— WHAT THE TASK ASKS —
Set out exactly, line by line, the stretch of data below that begins at the line containing "worst max-delay path" and ends at the line containing "global route |", with both ends kept.

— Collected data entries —
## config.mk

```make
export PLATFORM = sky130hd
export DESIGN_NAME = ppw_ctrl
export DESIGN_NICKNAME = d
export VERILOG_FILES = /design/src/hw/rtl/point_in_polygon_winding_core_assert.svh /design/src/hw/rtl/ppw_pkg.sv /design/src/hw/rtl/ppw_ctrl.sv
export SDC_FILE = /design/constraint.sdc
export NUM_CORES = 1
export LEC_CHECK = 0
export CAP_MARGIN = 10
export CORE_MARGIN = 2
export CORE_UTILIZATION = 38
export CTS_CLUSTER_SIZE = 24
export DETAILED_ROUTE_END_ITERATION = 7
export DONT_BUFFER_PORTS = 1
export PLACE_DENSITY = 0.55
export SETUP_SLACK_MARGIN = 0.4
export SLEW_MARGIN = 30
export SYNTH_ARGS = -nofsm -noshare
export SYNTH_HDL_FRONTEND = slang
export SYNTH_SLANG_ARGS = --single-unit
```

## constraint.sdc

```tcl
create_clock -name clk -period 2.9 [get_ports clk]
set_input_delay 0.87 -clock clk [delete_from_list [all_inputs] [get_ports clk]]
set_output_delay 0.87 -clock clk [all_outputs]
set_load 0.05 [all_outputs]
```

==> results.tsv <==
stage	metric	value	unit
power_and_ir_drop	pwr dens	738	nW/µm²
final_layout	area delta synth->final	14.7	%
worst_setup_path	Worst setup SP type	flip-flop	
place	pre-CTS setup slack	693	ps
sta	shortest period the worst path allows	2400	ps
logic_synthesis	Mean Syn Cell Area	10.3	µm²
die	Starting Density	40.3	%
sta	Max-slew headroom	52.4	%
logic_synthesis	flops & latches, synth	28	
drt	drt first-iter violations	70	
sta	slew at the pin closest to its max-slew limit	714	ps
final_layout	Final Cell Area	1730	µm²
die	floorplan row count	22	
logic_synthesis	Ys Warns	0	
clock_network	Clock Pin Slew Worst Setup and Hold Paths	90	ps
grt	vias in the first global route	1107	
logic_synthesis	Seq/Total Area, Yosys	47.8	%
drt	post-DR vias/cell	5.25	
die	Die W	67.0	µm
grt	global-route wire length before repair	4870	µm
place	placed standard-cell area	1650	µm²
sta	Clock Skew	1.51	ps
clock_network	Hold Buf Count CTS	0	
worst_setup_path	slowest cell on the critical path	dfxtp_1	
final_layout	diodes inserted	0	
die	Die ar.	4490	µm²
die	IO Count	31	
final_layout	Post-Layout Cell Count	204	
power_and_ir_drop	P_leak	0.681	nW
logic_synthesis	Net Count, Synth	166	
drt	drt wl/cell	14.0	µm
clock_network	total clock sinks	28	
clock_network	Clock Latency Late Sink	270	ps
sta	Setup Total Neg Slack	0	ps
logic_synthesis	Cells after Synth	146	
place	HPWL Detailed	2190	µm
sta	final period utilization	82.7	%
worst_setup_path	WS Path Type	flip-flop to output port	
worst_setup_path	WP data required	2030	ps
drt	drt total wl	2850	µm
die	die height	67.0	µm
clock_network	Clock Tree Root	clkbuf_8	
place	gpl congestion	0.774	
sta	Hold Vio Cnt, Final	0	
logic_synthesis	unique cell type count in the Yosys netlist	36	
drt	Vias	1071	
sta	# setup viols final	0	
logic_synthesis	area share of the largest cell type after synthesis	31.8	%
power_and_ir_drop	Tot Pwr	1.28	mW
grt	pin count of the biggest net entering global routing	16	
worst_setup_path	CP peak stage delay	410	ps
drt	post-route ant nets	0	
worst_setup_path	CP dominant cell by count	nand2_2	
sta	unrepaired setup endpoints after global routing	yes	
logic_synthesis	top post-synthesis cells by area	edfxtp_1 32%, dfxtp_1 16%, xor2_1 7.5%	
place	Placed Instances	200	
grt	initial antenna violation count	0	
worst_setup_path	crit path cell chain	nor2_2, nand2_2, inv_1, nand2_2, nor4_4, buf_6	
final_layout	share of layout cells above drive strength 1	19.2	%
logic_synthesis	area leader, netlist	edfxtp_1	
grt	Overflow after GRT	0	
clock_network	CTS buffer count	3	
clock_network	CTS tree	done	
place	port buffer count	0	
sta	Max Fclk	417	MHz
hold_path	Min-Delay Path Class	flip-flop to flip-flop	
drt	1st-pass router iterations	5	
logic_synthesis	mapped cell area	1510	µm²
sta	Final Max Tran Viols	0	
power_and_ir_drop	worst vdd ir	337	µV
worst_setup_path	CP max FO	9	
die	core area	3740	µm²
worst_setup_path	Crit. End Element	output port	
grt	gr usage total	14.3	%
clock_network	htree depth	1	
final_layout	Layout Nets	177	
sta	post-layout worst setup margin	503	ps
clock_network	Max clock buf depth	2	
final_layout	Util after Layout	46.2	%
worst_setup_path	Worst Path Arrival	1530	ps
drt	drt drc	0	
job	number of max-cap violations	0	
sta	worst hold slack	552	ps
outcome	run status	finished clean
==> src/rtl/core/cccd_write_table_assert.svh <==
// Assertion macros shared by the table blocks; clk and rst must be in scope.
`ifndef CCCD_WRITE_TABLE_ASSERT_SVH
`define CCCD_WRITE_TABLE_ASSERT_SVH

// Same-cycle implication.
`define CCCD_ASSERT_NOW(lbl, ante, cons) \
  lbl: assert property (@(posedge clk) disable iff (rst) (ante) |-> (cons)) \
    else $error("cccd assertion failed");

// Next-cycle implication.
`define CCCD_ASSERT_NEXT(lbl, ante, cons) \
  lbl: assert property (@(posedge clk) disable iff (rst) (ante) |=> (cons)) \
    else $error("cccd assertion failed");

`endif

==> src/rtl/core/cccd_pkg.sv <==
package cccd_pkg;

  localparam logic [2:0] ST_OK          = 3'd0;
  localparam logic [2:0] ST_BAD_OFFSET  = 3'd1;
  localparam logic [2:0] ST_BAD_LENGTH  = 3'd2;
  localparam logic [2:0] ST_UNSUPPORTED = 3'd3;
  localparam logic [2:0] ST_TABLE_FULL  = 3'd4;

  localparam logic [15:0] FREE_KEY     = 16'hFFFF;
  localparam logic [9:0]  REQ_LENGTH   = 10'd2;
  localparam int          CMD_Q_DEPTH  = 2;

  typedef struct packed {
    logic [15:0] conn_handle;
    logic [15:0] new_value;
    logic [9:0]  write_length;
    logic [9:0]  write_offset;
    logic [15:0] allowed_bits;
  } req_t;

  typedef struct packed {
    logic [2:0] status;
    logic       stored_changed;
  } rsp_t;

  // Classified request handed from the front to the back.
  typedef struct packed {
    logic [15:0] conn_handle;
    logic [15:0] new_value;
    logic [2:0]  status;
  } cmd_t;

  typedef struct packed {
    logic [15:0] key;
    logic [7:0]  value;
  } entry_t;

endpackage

* * *

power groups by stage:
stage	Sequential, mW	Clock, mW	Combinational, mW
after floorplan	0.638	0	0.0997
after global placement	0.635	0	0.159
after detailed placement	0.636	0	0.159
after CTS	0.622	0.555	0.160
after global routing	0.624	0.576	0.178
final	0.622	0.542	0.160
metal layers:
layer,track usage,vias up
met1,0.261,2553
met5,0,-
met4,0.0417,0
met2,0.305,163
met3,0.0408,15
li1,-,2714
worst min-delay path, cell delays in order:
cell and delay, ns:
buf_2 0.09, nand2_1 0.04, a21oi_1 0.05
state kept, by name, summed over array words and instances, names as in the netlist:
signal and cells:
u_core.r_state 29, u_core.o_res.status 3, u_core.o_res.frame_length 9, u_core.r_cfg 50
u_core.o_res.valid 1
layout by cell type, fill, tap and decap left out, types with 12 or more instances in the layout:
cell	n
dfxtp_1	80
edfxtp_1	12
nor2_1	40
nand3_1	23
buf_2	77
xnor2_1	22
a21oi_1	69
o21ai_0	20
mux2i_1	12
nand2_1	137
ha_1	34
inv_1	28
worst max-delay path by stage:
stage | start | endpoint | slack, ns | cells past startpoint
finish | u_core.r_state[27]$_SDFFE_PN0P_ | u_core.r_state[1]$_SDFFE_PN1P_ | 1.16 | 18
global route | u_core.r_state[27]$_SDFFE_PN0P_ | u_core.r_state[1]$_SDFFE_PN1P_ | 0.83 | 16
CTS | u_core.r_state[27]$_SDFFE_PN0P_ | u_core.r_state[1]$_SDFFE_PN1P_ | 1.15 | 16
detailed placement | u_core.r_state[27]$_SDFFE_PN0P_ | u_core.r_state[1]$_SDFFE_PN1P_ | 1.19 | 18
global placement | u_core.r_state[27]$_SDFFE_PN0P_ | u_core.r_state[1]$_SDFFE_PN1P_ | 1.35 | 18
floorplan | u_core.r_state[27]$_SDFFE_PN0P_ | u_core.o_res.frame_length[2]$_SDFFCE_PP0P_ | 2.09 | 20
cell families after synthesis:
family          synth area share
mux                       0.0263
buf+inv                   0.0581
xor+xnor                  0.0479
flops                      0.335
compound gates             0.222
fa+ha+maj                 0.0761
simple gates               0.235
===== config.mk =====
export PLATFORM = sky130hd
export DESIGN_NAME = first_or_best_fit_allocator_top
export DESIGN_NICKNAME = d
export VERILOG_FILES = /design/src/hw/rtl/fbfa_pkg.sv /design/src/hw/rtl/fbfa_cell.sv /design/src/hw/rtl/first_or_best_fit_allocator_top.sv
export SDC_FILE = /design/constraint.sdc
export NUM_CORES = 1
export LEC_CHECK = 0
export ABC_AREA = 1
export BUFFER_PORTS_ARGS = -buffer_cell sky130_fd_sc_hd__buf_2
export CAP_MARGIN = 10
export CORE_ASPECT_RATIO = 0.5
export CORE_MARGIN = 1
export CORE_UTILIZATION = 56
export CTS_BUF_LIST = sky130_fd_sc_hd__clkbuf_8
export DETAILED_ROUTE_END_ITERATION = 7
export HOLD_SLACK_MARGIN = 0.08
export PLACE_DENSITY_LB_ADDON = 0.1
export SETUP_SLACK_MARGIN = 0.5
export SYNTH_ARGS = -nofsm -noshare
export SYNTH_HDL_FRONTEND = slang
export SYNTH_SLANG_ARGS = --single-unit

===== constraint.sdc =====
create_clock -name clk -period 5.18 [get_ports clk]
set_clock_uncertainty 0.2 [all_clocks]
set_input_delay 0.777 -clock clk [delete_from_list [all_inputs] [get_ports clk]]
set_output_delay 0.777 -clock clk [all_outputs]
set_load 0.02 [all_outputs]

— TASK RESPONSE —
worst max-delay path by stage:
stage | start | endpoint | slack, ns | cells past startpoint
finish | u_core.r_state[27]$_SDFFE_PN0P_ | u_core.r_state[1]$_SDFFE_PN1P_ | 1.16 | 18
global route | u_core.r_state[27]$_SDFFE_PN0P_ | u_core.r_state[1]$_SDFFE_PN1P_ | 0.83 | 16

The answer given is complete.